[PATCH v4 2/4] perf stat: Use counter cpumask to skip zero values

Ian Rogers posted 4 patches 11 months, 2 weeks ago
There is a newer version of this series
[PATCH v4 2/4] perf stat: Use counter cpumask to skip zero values
Posted by Ian Rogers 11 months, 2 weeks ago
When a counter is 0 it may or may not be skipped. For uncore counters
it is common they are only valid on 1 logical CPU and all other CPUs
should be skipped. The PMU's cpumask was used for the skip
calculation, but that cpumask may not reflect user
overrides. Similarly a counter on a core PMU may explicitly not
request a CPU be gathered. If the counter on this CPU's value is 0
then the counter should be skipped as it wasn't requested. Switch from
using the PMU cpumask to that associated with the evsel to support
these cases.

Avoid potential crash with --per-thread mode where config->aggr_get_id
is NULL. Add some examples for the tool event 0 counter skipping.

Signed-off-by: Ian Rogers <irogers@google.com>
---
 tools/perf/util/stat-display.c | 21 +++++++++++++--------
 1 file changed, 13 insertions(+), 8 deletions(-)
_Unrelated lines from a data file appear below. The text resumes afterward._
**src/rtl/mipi_frame_meas_if.sv**
```systemverilog
// mipi_frame_meas_if: pixel stream in, frame measurement results out
interface mipi_frame_meas_if #(
   parameter int DATA_WIDTH = 10,
   parameter int CNT_WIDTH  = 16
);
   logic                  enable;
   logic [DATA_WIDTH-1:0] dat;
   logic                  dv;
   logic                  lv;
   logic                  fv;
   logic [CNT_WIDTH-1:0]  width;
   logic [CNT_WIDTH-1:0]  height;
   logic [7:0]            width_err;
   logic [31:0]           frame_sum;
   logic [15:0]           frame_count;
   logic                  frame_done;
   modport master (
      output enable, dat, dv, lv, fv,
      input  width, height, width_err, frame_sum, frame_count, frame_done
   );
   modport slave (
      input  enable, dat, dv, lv, fv,
      output width, height, width_err, frame_sum, frame_count, frame_done
   );
endinterface

```
**src/rtl/mipi_frame_meas.sv**
```systemverilog
// mipi_frame_meas: per-frame width/height/width-error/pixel-sum measurement,
// published as frame-stable registers with a one-cycle frame_done strobe
module mipi_frame_meas #(
   parameter int DATA_WIDTH = 10,
   parameter int CNT_WIDTH  = 16
) (
   input logic               img_clk,
   input logic               resetb,
   mipi_frame_meas_if.slave  bus
);
   localparam logic [0:0] ST_IDLE  = 1'b0;
   localparam logic [0:0] ST_FRAME = 1'b1;

   logic [0:0]           state_q, state_d;
   logic                 fv_q, lv_q;
   logic [CNT_WIDTH-1:0] pix_cnt_q, pix_cnt_d, line_cnt_q, line_cnt_d, ref_width_q, ref_width_d;
   logic [7:0]           err_cnt_q, err_cnt_d;
   logic [31:0]          sum_q, sum_d;
   logic                 first_line_q, first_line_d;
   logic [CNT_WIDTH-1:0] width_q, width_d, height_q, height_d;
   logic [7:0]           width_err_q, width_err_d;
   logic [31:0]          frame_sum_q, frame_sum_d;
   logic [15:0]          frame_count_q, frame_count_d;
   logic                 done_q, done_d;
   logic                 pix_hit, line_close, frame_close;

   assign pix_hit     = bus.dv & bus.lv & bus.fv;
   // a line also closes when fv drops underneath a still-high lv
   assign line_close  = lv_q & (~bus.lv | (fv_q & ~bus.fv));
   assign frame_close = fv_q & ~bus.fv;

   always_comb begin
      state_d       = state_q;
      pix_cnt_d     = pix_cnt_q;
      line_cnt_d    = line_cnt_q;
      ref_width_d   = ref_width_q;
      err_cnt_d     = err_cnt_q;
      sum_d         = sum_q;
      first_line_d  = first_line_q;
      width_d       = width_q;
      height_d      = height_q;
      width_err_d   = width_err_q;
      frame_sum_d   = frame_sum_q;
      frame_count_d = frame_count_q;
      done_d        = 1'b0;
      if (!bus.enable) begin
         state_d = ST_IDLE;
      end else if (state_q == ST_IDLE) begin
         if (bus.fv && !fv_q) begin
            state_d      = ST_FRAME;
            pix_cnt_d    = '0;
            line_cnt_d   = '0;
            ref_width_d  = '0;
            err_cnt_d    = '0;
            sum_d        = '0;
            first_line_d = 1'b1;
         end
      end else begin
         if (pix_hit) begin
            pix_cnt_d = (&pix_cnt_q) ? pix_cnt_q : pix_cnt_q + 1'b1;
            sum_d     = sum_q + 32'(bus.dat[DATA_WIDTH-1:0]);
         end
         if (line_close) begin
            pix_cnt_d = '0;
            if (pix_cnt_q != '0) begin
               line_cnt_d = (&line_cnt_q) ? line_cnt_q : line_cnt_q + 1'b1;
               if (first_line_q) begin
                  ref_width_d  = pix_cnt_q;
                  first_line_d = 1'b0;
               end else if (pix_cnt_q != ref_width_q) begin
                  err_cnt_d = (&err_cnt_q) ? err_cnt_q : err_cnt_q + 1'b1;
               end
            end
         end
         // publish the line-close-updated values so the last line is included
         if (frame_close) begin
            width_d       = ref_width_d;
            height_d      = line_cnt_d;
            width_err_d   = err_cnt_d;
            frame_sum_d   = sum_d;
            frame_count_d = frame_count_q + 1'b1;
            done_d        = 1'b1;
            state_d       = ST_IDLE;
         end
      end
   end

   always_ff @(posedge img_clk or negedge resetb) begin
      if (!resetb) begin
         state_q       <= ST_IDLE;
         fv_q          <= 1'b0;
         lv_q          <= 1'b0;
         pix_cnt_q     <= '0;
         line_cnt_q    <= '0;
         ref_width_q   <= '0;
         err_cnt_q     <= '0;
         sum_q         <= '0;
         first_line_q  <= 1'b0;
         width_q       <= '0;
         height_q      <= '0;
         width_err_q   <= '0;
         frame_sum_q   <= '0;
         frame_count_q <= '0;
         done_q        <= 1'b0;
      end else begin
         state_q       <= state_d;
         fv_q          <= bus.fv;
         lv_q          <= bus.lv;
         pix_cnt_q     <= pix_cnt_d;
         line_cnt_q    <= line_cnt_d;
         ref_width_q   <= ref_width_d;
         err_cnt_q     <= err_cnt_d;
         sum_q         <= sum_d;
         first_line_q  <= first_line_d;
         width_q       <= width_d;
         height_q      <= height_d;
         width_err_q   <= width_err_d;
         frame_sum_q   <= frame_sum_d;
         frame_count_q <= frame_count_d;
         done_q        <= done_d;
      end
   end

   assign bus.width       = width_q;
   assign bus.height      = height_q;
   assign bus.width_err   = width_err_q;
   assign bus.frame_sum   = frame_sum_q;
   assign bus.frame_count = frame_count_q;
   assign bus.frame_done  = done_q;
endmodule

```
**src/flat_wrapper.sv**
```systemverilog
// flat-port wrapper written by rule: the top's interface ports become plain ports
module mipi_frame_meas_flat 
#(
   parameter int DATA_WIDTH = 10,
   parameter int CNT_WIDTH  = 16
)
  (img_clk, resetb, bus_enable, bus_dat, bus_dv, bus_lv, bus_fv, bus_width, bus_height, bus_width_err, bus_frame_sum, bus_frame_count, bus_frame_done);
  mipi_frame_meas_if #(.DATA_WIDTH(DATA_WIDTH), .CNT_WIDTH(CNT_WIDTH)) bus_i ();
  input logic img_clk;
  input logic resetb;
  input wire logic [$bits(bus_i.enable)-1:0] bus_enable;
  input wire logic [$bits(bus_i.dat)-1:0] bus_dat;
  input wire logic [$bits(bus_i.dv)-1:0] bus_dv;
  input wire logic [$bits(bus_i.lv)-1:0] bus_lv;
  input wire logic [$bits(bus_i.fv)-1:0] bus_fv;
  output wire logic [$bits(bus_i.width)-1:0] bus_width;
  output wire logic [$bits(bus_i.height)-1:0] bus_height;
  output wire logic [$bits(bus_i.width_err)-1:0] bus_width_err;
  output wire logic [$bits(bus_i.frame_sum)-1:0] bus_frame_sum;
  output wire logic [$bits(bus_i.frame_count)-1:0] bus_frame_count;
  output wire logic [$bits(bus_i.frame_done)-1:0] bus_frame_done;
  assign bus_i.enable = bus_enable;
  assign bus_i.dat = bus_dat;
  assign bus_i.dv = bus_dv;
  assign bus_i.lv = bus_lv;
  assign bus_i.fv = bus_fv;
  assign bus_width = bus_i.width;
  assign bus_height = bus_i.height;
  assign bus_width_err = bus_i.width_err;
  assign bus_frame_sum = bus_i.frame_sum;
  assign bus_frame_count = bus_i.frame_count;
  assign bus_frame_done = bus_i.frame_done;
  mipi_frame_meas #(.DATA_WIDTH(DATA_WIDTH), .CNT_WIDTH(CNT_WIDTH)) u_core (.img_clk(img_clk), .resetb(resetb), .bus(bus_i));
endmodule
```
**config.mk**
```make
export PLATFORM = sky130hd
export DESIGN_NAME = mipi_frame_meas_flat
export DESIGN_NICKNAME = d
export VERILOG_FILES = /design/src/rtl/mipi_frame_meas_if.sv /design/src/rtl/mipi_frame_meas.sv /design/src/flat_wrapper.sv
export SDC_FILE = /design/constraint.sdc
export NUM_CORES = 1
export LEC_CHECK = 0
export CAP_MARGIN = 10
export CORE_ASPECT_RATIO = 1.2
export CORE_MARGIN = 2
export CORE_UTILIZATION = 40
export DETAILED_ROUTE_END_ITERATION = 8
export PLACE_DENSITY = 0.65
export SETUP_SLACK_MARGIN = 0.4
export SKIP_CTS_REPAIR_TIMING = 1
export SLEW_MARGIN = 20
export SYNTH_ARGS = -nofsm -noshare
export SYNTH_HDL_FRONTEND = slang
export SYNTH_SLANG_ARGS = --single-unit
```
**constraint.sdc**
```tcl
create_clock -name img_clk -period 6 [get_ports img_clk]
set_input_delay 1.2 -clock img_clk [delete_from_list [all_inputs] [get_ports img_clk]]
set_output_delay 1.2 -clock img_clk [all_outputs]
set_load 0.005 [all_outputs]
```
# == Word level (Yosys, flattened, before mapping) ==
# Cells that the tools add are included.
# classes
n_addsub,5
n_eq_ne,5
mux,34
bitwise_logic,7
n_reduce_logical,11
# ops
op,n
$mux W16,13
$mux W32,3
$mux W8,7
$add A16 B1 Y16 const B,3
$add A32 B10 Y32,1
$reduce_and A16 Y1,2
$ne A16 B16 Y1,1
$reduce_bool A16 Y1,1
$mux W1,11
$add A8 B1 Y8 const B,1
$reduce_and A4 Y1,2
$reduce_and A8 Y1,1
$ne A3 B3 Y1 const B,2
$and A1 B1 Y1,4
$ne A2 B2 Y1 const B,2
$reduce_and A3 Y1,1
$not A1 Y1,2
$reduce_and A2 Y1,1
$reduce_bool A2 Y1,1
$logic_and A1 B1 Y1,1
$logic_not A1 Y1,1
$or A1 B1 Y1,1
# word_totals
regBits,181
in_bits,16
output_inout_bits,89
word_cells,77

# == Longest topological paths before layout ==
# depth
word_depth,7
mapped_depth,11
mapped_depth_nobuf,8

# == Worst setup path before layout ==
# Ideal clock, no wire load.
# synth_timing
path_kind,input to register
startpoint,in bus_dat[4]
endpoint,reg u_core.sum_q[23]
setup_time_ns,0.082
arrival_ns,2.972
t_required_ns,5.918
setup_slack_ns,2.946
path_stages,8
path_buffers,1
path_cell_list,ha_1 -> a21oi_1 -> nand2_1 -> o211a_1 -> or2_2 -> clkbuf_1 -> a31o_2 -> a31oi_1
# synth_via
elab_chain_cells,3
# synth_rtl
element,line,rtl
"start, declared",flat_wrapper.sv:12,input wire logic [$bits(bus_i.dat)-1:0] bus_dat;
$add A32 B10 Y32,mipi_frame_meas.sv:61,sum_d = sum_q + 32'(bus.dat[DATA_WIDTH-1:0]);
$mux W32,mipi_frame_meas.sv:59,if (pix_hit) begin
$mux W32,mipi_frame_meas.sv:48,end else if (state_q == ST_IDLE) begin
"end signal, assigned",mipi_frame_meas.sv:113,sum_q <= sum_d;
"end, declared",mipi_frame_meas.sv:18,"logic [31:0] sum_q, sum_d;"
# No other way between the ends.
# A chain may end at the register's enable or synchronous reset.

# == Worst setup path in the final report ==
# layout_timing
startpoint,in bus_lv
endpoint,reg u_core.pix_cnt_q[14]
# layout_via
elab_chain_cells,5
elab_cells_between_ends,10
cone_classes,eq/ne: 2; mux: 2; bitwise: 5; reduce/logical: 1
# layout_rtl
element,line,rtl
"start, declared",flat_wrapper.sv:14,input wire logic [$bits(bus_i.lv)-1:0] bus_lv;
$not A1 Y1,mipi_frame_meas.sv:29,assign line_close = lv_q & (~bus.lv | (fv_q & ~bus.fv));
$or A1 B1 Y1,mipi_frame_meas.sv:29,
$and A1 B1 Y1,mipi_frame_meas.sv:29,
$ne A3 B3 Y1 (no line) / $mux W16 (equally long branches),-,
$reduce_and A4 Y1 (no line) / $mux W16 (equally long branches),-,
"end signal, assigned",mipi_frame_meas.sv:109,pix_cnt_q <= pix_cnt_d;
"end, declared",mipi_frame_meas.sv:16,"logic [CNT_WIDTH-1:0] pix_cnt_q, pix_cnt_d, line_cnt_q, line_cnt_d, ref_width_q, ref_width_d;"
# Several ways; a longest one is shown, not always the timed one.

==> qor.log <==
[synthesis] Synth Instances 961
[worst_setup_path] category of the most critical setup path in2reg
[place] GP Congestion 0.8521
[cells_and_area] most common cell after layout, fill and taps aside nand2_1
[routing] DRT iter0 DRCs 430
[grt] antenna violations before repair 0
[cts] insertion delay of the later-clocked pin in the worst-skew pair 430 ps
[timing] max_slew headroom 29.77%
[cts] number of buffers on the longest clock path 2
[routing] Post-Route WL 21410 um
[synthesis] ys flop type dfrtp_1
[timing] measured slew at the worst slew-check pin 1039 ps
[cells_and_area] Final nets 1062
[place] instance count after placement with tap cells included 1290
[timing] final slew viol count 0
[synthesis] netlist area before placement 9215 um2
[synthesis] share of the yosys chip area belonging to registers 49.15%
[routing] Final ANT Viol Nets 0
[place] Port-buffer cells 104
[grt] sum of overflow across all layers after global routing 0
[worst_setup_path] maximum single-stage delay on the critical path 890 ps
[die] chip height 170.3 um
[power_and_ir_drop] power density of the placed cells 232.6 nW/um2
[worst_setup_path] CP dominant cell by count o21ai_0
[cells_and_area] area growth from synthesis to layout 18.55%
[synthesis] fraction of synthesized cell area taken by the top area cell type 49.15%
[die] Core Area 22520 um2
[synthesis] count of yosys warnings during synthesis 0
[timing] Fin Setup TNS 0 ps
[routing] Vias 7195
[power_and_ir_drop] LEAKAGE 4.613 nW
[grt] vias in the first global route 6902
[worst_setup_path] Critical Path Fanout Max 16
[synthesis] top cells by area in the synthesized netlist dfrtp_1 (49%), nand2_1 (7.5%), xnor2_1 (4.6%)
[min_path] kind of path behind the tightest hold check reg2reg
[die] num rows 60
[synthesis] synthesized netlist net count 993
[routing] ratio of routed vias to standard cells 5.443
[synthesis] post-synthesis async set-or-reset flop share 100.0%
[synthesis] EDFF count, synth 0
[cts] total CTS buffers 17
[routing] DRC 0
[synthesis] library cell occupying the most area in the post-synthesis netlist dfrtp_1
[worst_setup_path] Critical-path top delay cell nor4b_1
[timing] Post-Route Skew 13.46 ps
[synthesis] average cell area after synthesis 9.589 um2
[worst_setup_path] endpoint kind of the worst setup timing path flip-flop
[grt] total global routing track utilization 18.64%
[synthesis] number of storage elements in the synthesis netlist 181
[synthesis] post-synth cell types 69
[cells_and_area] diode count 0
[worst_setup_path] kind of launch point of the worst setup path primary input
[timing] final period demand of the worst path 3611 ps
[cells_and_area] ratio of cells with drive above 1 in the final layout 7.287%
[cts] Root Buffer Master clkbuf_16
[cts] Sinks on Clock Net 181
[timing] crit share post-route 60.18%
[worst_setup_path] list of cells traversed by the critical path clkdlybuf4s50_1 -> and3_1 -> nand3_2 -> nor4b_1 -> a21oi_1 -> o21ai_0 -> o21ai_0
[grt] first-pass GRT wire length 36290 um
[cells_and_area] filler-free cell count of the finished design 1322
[timing] final count of negative-setup-slack endpoints 0
[die] die area 24270 um2
[timing] unrepaired setup endpoints after global routing no
[cts] H-tree lvl count 4
[cts] clock slew at the register clock pins of the worst setup and hold paths 70 ps
[die] Horiz. Die Dim 142.6 um
[power_and_ir_drop] peak ir drop on the vdd network 0.1930 mV
[run] total of max-cap violations 0
[die] number of ports placed on the die boundary 105
[outcome] outcome complete, no violations
[grt] largest net degree at the start of global routing 105
[timing] final hold violation count 0
[cts] CTS tree yes
[routing] routed len/inst 16.19 um
[worst_setup_path] Worst Path Required 6300 ps
[place] Final HPWL DP 14380 um
[timing] Achievable Freq 276.9 MHz
[worst_setup_path] Arrival @ worst endpoint 3910 ps
[cells_and_area] commonest cells after routing, fill and taps aside nand2_1 (184), dfrtp_1 (181), clkdlybuf4s50_1 (103), o21ai_0 (76), xnor2_1 (48)
[die] initial core utilization 40.92%
[routing] number of search-and-repair iterations in the first detailed-routing pass 5
[cells in the mapped netlist, types with 6 or more instances]
cell	instances
xnor2_1	48
inv_1	15
buf_4	7
mux2i_1	21
and4_1	6
a22o_1	28
and3_1	11
dfrtp_1	181
o21ai_0	77
and2_1	8
clkbuf_1	35
nand2_1	185
nor4_2	6
nor3_1	17
nor3_2	7
xor2_1	18
nor4_1	7
buf_6	7
a41oi_1	6
buf_2	14
o31ai_1	6
a21oi_1	25
a21o_1	8
nand3_1	31
ha_1	15
o211ai_1	7
a31oi_1	24
nor2_1	44
o21ai_1	11
nand4_1	21
[kinds of logic (layout without fill, tap and decap cells)]
kind of cell,after synthesis,after routing,share of synthesized area [%]
fa+ha+maj,16,16,2.254
xor+xnor,66,66,6.273
compound gates,220,220,15.33
mux,22,22,2.403
flops,181,181,49.15
buf+inv,79,161,4.263
simple gates,377,377,20.33
[sequential cells by signal (all words and copies together), names as in the netlist, 8 cells and up]
signal,flops
u_core.err_cnt_q,8
u_core.bus.frame_sum,32
u_core.bus.width_err,8
u_core.sum_q,32
u_core.bus.width,16
u_core.line_cnt_q,16
u_core.ref_width_q,16
u_core.pix_cnt_q,16
u_core.bus.frame_count,16
u_core.bus.height,16
[worst paths after layout]
check                                          from                        to  slack (ps)  cells after the start
max                                          bus_lv      u_core.pix_cnt_q[14]        2390                      7
min                        u_core.bus.frame_sum[25]  u_core.bus.frame_sum[25]         470                      2
max reg2reg                     u_core.pix_cnt_q[0]     u_core.ref_width_q[9]        3250                      8
min reg2reg                u_core.bus.frame_sum[25]  u_core.bus.frame_sum[25]         470                      2
max in group asynchronous                    resetb      u_core.line_cnt_q[3]        4030                      2
min in group asynchronous                    resetb      u_core.bus.width[12]         810                      1
[per-layer routing]
metal / wire [um] / part of all wire, % / vias up / GRT usage [%]
li1: - / - / 3543 / -
met1: 9720 / 45 / 3522 / 25.10
met2: 10780 / 50 / 117 / 31.56
met3: 694 / 3.2 / 13 / 3.067
met4: 214 / 1.0 / 0 / 4.348
met5: 0 / 0 / - / 0
[power by group]
group | switching [mW] | total [mW] | leakage [nW] | internal (mW)
clock network | 0.527 | 1.07 | 0.265 | 0.547
registers | 0.0265 | 1.27 | 2.50 | 1.25
logic | 0.108 | 0.192 | 1.85 | 0.0845
[through the flow]
stage	hold slack [ps]	instance area [um2]	util, %	setup slack, ps	total power, mW
3_5_place_dp	458.7	10360	46.01	2015	1.492
4_1_cts	475.7	10920	48.51	2426	2.571
2_1_floorplan	446.6	9215	-	2946	1.377
3_3_place_gp	450.4	10360	46.01	2074	1.491
5_1_grt	485.7	10920	48.51	2177	2.645
6_report	469.7	10920	48.51	2389	2.541
[critical path: cells and delay by family]
| family | cells | cell delay [ps] |
|---|---|---|
| AND/OR/NAND/NOR | 3 | 1700 |
| AO/OA/AOI/OAI | 3 | 480 |
| buffers and inverters | 1 | 530 |
[area by class of cell]
class | instances | area (um2)
inverter | 15 | 56.30
tap | 279 | 349.1
clock buffer | 17 | 425.4
fill | 2163 | 11600
timing repair buffer | 114 | 1117
clock inverter | 15 | 137.6
sequential | 181 | 4529
multi-input combinational | 701 | 4309
No activity file was read; power rests on OpenSTA's default activity.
diff --git a/tools/perf/util/stat-display.c b/tools/perf/util/stat-display.c
index ba79f73e1cf5..32badf623267 100644
--- a/tools/perf/util/stat-display.c
+++ b/tools/perf/util/stat-display.c
@@ -1042,8 +1042,16 @@ static bool should_skip_zero_counter(struct perf_stat_config *config,
 		return true;
 
 	/*
-	 * Many tool events are only gathered on the first index, skip other
-	 * zero values.
+	 * In per-thread mode the aggr_map and aggr_get_id functions may be
+	 * NULL, assume all 0 values should be output in that case.
+	 */
+	if (!config->aggr_map || !config->aggr_get_id)
+		return false;
+
+	/*
+	 * Tool events may be gathered on all logical CPUs, for example
+	 * system_time, but for many the first index is the only one used, for
+	 * example num_cores. Don't skip for the first index.
 	 */
 	if (evsel__is_tool(counter)) {
 		struct aggr_cpu_id own_id =
@@ -1051,15 +1059,12 @@ static bool should_skip_zero_counter(struct perf_stat_config *config,
 
 		return !aggr_cpu_id__equal(id, &own_id);
 	}
-
 	/*
-	 * Skip value 0 when it's an uncore event and the given aggr id
-	 * does not belong to the PMU cpumask.
+	 * Skip value 0 when the counter's cpumask doesn't match the given aggr
+	 * id.
 	 */
-	if (!counter->pmu || !counter->pmu->is_uncore)
-		return false;
 
-	perf_cpu_map__for_each_cpu(cpu, idx, counter->pmu->cpus) {
+	perf_cpu_map__for_each_cpu(cpu, idx, counter->core.cpus) {
 		struct aggr_cpu_id own_id = config->aggr_get_id(config, cpu);
 
 		if (aggr_cpu_id__equal(id, &own_id))
-- 
2.47.1.613.gc27f4b7a9f-goog
Re: [PATCH v4 2/4] perf stat: Use counter cpumask to skip zero values
Posted by Namhyung Kim 11 months, 2 weeks ago
On Tue, Jan 07, 2025 at 09:34:26PM -0800, Ian Rogers wrote:
> When a counter is 0 it may or may not be skipped. For uncore counters
> it is common they are only valid on 1 logical CPU and all other CPUs
> should be skipped. The PMU's cpumask was used for the skip
> calculation, but that cpumask may not reflect user overrides.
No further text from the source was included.